Re: [PATCH v1] common/idpf: fix heap use after free error

[Stephen Hemminger <stephen@networkplumber.org>]

On Thu, 23 Jan 2025 12:43:50 +0100
David Marchand <david.marchand@redhat.com> wrote:

> On Thu, Jan 23, 2025 at 12:18 PM Bruce Richardson
> <bruce.richardson@intel.com> wrote:
> >
> > On Mon, Jan 20, 2025 at 02:32:49PM +0000, Bruce Richardson wrote:  
> > > On Mon, Jan 13, 2025 at 08:30:01AM -0800, Stephen Hemminger wrote:  
> > > > On Mon, 13 Jan 2025 08:54:04 +0000
> > > > Praveen Shetty <praveen.shetty@intel.com> wrote:
> > > >  
> > > > > Heap use after free error is detected in AddressSanitizer while quitting
> > > > > the testpmd application.Issue is due to accessing the empty control
> > > > > queue in the idpf_ctlq_deinit function.idpf_ctlq_deinit function is called
> > > > > during the rte_eal_cleanup routine.
> > > > > This patch will fix this issue.
> > > > >
> > > > > Fixes: fb4ac04e9bfa ("common/idpf: introduce common library")
> > > > > Cc: stable@dpdk.org
> > > > >
> > > > > Signed-off-by: Praveen Shetty <praveen.shetty@intel.com>  
> > > >
> > > > This should not be needed. LIST_FOR_EACH_ENTRY_SAFE part, don't understand.  
> > >
> > > I would tend to agree. Is there an actual confirmed bug here?
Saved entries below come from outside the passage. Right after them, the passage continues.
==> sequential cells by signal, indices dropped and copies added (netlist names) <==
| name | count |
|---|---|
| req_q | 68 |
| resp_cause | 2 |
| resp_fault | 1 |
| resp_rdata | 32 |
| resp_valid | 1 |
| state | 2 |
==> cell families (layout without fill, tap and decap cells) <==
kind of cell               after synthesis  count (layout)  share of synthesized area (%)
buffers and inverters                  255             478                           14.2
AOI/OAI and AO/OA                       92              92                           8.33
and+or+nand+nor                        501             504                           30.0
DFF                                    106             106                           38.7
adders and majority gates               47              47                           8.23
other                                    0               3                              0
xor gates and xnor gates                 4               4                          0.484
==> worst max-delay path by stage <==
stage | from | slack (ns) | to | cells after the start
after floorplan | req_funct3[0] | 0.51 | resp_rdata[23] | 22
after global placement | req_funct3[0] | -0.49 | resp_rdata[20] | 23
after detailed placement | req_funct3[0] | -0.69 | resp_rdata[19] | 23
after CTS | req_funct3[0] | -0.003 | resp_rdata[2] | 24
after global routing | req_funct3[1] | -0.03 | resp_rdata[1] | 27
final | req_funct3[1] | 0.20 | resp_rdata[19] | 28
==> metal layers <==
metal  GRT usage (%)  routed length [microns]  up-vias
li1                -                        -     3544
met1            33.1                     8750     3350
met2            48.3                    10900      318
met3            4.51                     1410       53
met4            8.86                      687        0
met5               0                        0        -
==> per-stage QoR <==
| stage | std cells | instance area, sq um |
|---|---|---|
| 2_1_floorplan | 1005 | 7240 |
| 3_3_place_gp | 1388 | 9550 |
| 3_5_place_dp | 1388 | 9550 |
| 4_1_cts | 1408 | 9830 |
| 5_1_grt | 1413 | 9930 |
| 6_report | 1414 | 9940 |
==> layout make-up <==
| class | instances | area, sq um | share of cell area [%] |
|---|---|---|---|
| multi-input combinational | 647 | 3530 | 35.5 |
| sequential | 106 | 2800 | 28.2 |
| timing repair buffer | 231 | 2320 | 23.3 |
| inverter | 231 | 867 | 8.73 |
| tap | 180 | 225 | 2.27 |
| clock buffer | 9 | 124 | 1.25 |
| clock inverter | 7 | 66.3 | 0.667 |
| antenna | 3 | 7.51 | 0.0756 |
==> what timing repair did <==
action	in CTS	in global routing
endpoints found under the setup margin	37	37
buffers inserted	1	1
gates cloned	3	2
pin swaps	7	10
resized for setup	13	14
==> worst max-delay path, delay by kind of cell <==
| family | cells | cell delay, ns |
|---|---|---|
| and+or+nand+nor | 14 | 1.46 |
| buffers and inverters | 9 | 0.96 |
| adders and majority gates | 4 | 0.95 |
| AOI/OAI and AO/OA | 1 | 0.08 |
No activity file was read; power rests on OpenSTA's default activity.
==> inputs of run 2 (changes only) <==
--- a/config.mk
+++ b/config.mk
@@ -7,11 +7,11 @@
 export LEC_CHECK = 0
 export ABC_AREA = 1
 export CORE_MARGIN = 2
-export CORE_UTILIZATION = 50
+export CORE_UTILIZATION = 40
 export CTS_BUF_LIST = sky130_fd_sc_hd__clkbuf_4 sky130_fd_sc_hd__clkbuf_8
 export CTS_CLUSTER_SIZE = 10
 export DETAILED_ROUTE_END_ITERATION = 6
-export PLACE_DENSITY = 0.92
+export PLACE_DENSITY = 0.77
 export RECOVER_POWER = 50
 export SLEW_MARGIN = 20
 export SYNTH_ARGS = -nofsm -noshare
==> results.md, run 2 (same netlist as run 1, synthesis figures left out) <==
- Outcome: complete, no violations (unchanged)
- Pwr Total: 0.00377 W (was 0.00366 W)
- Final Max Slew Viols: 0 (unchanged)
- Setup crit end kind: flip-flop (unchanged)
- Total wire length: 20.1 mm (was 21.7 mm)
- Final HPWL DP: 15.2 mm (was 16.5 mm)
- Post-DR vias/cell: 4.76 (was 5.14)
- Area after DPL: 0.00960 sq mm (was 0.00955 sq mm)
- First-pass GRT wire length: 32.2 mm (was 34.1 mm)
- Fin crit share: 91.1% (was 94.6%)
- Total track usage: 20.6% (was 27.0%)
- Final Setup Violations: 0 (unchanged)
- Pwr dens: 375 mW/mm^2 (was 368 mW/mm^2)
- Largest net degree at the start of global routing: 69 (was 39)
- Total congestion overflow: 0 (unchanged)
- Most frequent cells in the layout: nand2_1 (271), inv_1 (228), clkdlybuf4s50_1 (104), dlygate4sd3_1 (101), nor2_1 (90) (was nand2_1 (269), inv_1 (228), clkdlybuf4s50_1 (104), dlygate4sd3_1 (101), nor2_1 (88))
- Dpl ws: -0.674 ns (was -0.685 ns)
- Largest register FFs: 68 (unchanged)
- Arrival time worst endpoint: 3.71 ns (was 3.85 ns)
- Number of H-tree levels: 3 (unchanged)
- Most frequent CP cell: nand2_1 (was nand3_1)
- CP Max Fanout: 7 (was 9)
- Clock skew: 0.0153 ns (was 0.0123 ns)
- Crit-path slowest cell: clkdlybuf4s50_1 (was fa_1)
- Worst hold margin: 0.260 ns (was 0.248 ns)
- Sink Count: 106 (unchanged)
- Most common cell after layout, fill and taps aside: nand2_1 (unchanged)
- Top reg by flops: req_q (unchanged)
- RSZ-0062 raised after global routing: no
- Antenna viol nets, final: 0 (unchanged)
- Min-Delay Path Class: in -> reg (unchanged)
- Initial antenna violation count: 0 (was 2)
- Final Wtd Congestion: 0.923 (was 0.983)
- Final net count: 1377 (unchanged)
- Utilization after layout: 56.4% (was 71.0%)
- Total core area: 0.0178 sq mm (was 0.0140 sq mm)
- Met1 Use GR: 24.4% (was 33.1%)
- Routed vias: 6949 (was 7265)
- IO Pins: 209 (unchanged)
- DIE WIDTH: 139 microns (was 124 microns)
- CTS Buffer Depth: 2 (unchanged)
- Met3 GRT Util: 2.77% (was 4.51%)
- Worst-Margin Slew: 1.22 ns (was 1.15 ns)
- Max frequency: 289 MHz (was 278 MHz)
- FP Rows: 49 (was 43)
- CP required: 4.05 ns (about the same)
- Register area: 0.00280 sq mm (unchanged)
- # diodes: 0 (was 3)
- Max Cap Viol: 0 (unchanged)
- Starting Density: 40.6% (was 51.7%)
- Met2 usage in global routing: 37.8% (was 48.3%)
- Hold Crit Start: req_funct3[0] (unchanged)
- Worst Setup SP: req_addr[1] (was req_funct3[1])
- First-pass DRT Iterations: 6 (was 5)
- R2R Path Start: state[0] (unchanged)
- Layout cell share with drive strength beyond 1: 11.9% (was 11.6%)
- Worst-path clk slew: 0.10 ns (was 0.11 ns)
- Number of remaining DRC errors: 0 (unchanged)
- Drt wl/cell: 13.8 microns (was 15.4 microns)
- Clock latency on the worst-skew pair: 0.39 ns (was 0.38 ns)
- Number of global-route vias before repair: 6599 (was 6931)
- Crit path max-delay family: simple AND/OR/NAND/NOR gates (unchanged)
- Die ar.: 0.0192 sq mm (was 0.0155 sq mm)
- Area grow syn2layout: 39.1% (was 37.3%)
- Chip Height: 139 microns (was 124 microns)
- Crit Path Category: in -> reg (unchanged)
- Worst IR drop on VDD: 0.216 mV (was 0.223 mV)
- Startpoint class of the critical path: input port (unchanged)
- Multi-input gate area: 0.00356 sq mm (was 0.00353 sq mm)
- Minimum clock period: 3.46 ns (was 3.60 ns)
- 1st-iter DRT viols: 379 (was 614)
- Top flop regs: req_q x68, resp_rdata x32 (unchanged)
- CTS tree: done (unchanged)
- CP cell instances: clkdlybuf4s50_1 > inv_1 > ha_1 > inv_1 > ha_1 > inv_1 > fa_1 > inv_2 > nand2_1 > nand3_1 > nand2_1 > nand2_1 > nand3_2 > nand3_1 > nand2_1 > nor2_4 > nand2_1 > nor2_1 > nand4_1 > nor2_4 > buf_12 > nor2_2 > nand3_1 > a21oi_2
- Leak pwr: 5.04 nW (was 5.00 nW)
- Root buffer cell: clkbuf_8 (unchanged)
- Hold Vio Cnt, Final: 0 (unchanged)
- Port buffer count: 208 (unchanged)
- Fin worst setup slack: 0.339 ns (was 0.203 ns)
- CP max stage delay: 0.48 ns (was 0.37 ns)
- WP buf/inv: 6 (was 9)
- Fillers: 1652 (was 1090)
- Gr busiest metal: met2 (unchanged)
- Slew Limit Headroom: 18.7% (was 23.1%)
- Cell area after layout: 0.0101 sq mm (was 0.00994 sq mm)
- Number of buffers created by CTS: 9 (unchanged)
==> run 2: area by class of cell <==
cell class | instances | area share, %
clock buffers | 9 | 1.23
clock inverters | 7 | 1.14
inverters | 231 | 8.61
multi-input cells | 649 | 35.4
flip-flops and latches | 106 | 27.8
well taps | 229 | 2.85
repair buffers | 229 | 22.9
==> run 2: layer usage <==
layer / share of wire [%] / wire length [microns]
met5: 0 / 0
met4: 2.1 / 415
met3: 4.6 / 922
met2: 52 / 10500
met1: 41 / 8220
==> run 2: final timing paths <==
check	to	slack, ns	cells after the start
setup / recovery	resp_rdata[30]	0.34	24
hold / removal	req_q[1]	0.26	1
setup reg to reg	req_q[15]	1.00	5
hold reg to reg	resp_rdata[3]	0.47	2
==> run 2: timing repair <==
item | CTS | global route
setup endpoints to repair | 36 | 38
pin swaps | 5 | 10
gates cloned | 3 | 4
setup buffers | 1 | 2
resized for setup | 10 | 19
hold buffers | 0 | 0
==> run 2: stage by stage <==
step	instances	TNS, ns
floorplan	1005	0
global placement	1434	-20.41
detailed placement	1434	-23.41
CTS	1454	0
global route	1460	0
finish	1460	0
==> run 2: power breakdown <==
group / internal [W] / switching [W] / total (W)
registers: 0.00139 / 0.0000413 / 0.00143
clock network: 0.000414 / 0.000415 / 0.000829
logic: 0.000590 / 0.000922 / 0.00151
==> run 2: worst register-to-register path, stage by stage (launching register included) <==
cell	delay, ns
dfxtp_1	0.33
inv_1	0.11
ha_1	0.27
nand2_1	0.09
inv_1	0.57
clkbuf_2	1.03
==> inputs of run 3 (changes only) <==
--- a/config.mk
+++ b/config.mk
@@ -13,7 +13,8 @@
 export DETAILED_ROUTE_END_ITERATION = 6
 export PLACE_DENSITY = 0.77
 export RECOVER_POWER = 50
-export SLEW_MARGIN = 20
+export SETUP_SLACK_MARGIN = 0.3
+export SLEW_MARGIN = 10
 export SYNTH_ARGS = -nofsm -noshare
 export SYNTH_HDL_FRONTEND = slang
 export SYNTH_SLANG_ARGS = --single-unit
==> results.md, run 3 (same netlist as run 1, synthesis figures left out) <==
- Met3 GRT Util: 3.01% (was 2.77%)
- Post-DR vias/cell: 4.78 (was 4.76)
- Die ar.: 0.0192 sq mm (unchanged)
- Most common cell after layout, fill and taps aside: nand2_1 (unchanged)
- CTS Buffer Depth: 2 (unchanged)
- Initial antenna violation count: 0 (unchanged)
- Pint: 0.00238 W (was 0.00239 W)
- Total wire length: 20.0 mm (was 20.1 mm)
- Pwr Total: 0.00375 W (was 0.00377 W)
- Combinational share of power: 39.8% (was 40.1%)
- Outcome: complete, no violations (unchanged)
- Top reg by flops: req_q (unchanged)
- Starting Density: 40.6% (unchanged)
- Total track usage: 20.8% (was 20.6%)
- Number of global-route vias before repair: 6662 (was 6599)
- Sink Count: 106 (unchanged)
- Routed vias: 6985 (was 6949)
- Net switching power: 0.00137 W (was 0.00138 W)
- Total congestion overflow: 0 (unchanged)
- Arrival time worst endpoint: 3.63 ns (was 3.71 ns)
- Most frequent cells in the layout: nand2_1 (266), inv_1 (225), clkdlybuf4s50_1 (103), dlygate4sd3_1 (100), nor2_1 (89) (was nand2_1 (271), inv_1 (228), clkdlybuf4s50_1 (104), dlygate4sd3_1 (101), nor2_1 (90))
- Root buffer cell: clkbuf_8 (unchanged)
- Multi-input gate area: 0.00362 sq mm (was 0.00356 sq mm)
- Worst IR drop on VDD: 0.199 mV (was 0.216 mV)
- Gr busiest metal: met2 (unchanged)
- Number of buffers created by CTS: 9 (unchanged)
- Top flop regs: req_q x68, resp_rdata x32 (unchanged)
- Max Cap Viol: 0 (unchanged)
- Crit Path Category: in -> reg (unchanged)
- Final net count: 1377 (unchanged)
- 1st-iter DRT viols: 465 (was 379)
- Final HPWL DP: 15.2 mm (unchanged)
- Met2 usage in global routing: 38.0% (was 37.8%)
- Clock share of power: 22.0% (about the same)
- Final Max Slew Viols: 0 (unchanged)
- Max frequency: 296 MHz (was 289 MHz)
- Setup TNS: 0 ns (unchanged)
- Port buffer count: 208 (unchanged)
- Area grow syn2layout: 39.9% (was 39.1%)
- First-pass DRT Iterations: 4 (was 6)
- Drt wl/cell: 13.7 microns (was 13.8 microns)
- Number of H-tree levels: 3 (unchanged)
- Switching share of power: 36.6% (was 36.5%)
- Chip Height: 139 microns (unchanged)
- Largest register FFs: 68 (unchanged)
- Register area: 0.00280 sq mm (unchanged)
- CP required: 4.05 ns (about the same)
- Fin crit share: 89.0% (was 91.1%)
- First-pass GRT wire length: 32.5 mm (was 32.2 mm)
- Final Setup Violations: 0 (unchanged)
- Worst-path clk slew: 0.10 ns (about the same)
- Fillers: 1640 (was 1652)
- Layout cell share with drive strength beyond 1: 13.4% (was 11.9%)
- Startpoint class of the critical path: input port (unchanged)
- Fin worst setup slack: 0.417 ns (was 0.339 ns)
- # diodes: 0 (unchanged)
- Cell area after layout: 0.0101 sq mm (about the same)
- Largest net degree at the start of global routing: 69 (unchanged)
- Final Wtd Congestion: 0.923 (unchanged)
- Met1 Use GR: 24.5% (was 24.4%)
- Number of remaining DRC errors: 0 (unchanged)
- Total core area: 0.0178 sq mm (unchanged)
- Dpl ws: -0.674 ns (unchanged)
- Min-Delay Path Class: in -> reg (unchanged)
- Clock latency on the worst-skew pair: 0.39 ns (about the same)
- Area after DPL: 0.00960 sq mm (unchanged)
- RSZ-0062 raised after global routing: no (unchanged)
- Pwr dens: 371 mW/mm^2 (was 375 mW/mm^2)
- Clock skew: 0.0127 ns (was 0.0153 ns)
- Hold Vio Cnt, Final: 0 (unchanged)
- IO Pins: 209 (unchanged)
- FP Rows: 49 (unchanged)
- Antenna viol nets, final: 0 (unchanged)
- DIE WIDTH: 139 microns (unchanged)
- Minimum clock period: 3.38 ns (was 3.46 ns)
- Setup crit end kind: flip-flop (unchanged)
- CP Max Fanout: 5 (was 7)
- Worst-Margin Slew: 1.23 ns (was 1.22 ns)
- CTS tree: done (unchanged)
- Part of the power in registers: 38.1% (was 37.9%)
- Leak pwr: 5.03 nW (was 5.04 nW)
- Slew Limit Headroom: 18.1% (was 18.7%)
If so, then
> > > either our standard list macros are broken, or the code using them is doing
> > > something rather strange.
> > >  
> >
> > I followed up on with with Praveen, and he went through the code and
> > possible solutions with me. The issue flagged by ASAN is correct, because
> > it turns out that the version of the _SAFE macro provided in this
> > particular driver is not actually safe! :-(
> >
> > There are therefore two options to fixing this: 1) fix the macro/use a
> > different copy of the macro, or 2) rework the code as in this patch and drop
> > the macro. Copies of the driver in other OS use the style given in this patch,
> > so we will go with the second option. However, we will do a v2 to include
> > the removal of the bad macro, alongside fixing this. That should hopefully
> > prevent this issue from reoccurring.
> >
> > Praveen, will review v2 when you send it.  
> 
> Sorry, I am not following.
> 
> 1) seems the best way as it does not require touching base driver code.
> Afaiu, the LIST_FOR_EACH_ENTRY_SAFE macro is defined in the
> "abstraction" header that is DPDK specific
> (drivers/common/idpf/base/idpf_osdep.h).
> 
> There is already an implementation of LIST_FOR_EACH_ENTRY_SAFE in
> driver/net/ice/base/ice_osdep.h.
> 
> (note that it may be worth providing such a macro in a common place in
> DPDK and remove copies of it in various drivers).


Yes, all the variants of LIST and TAILQ macros from FreeBSD should be
added, maybe a DPDK version of queue.h?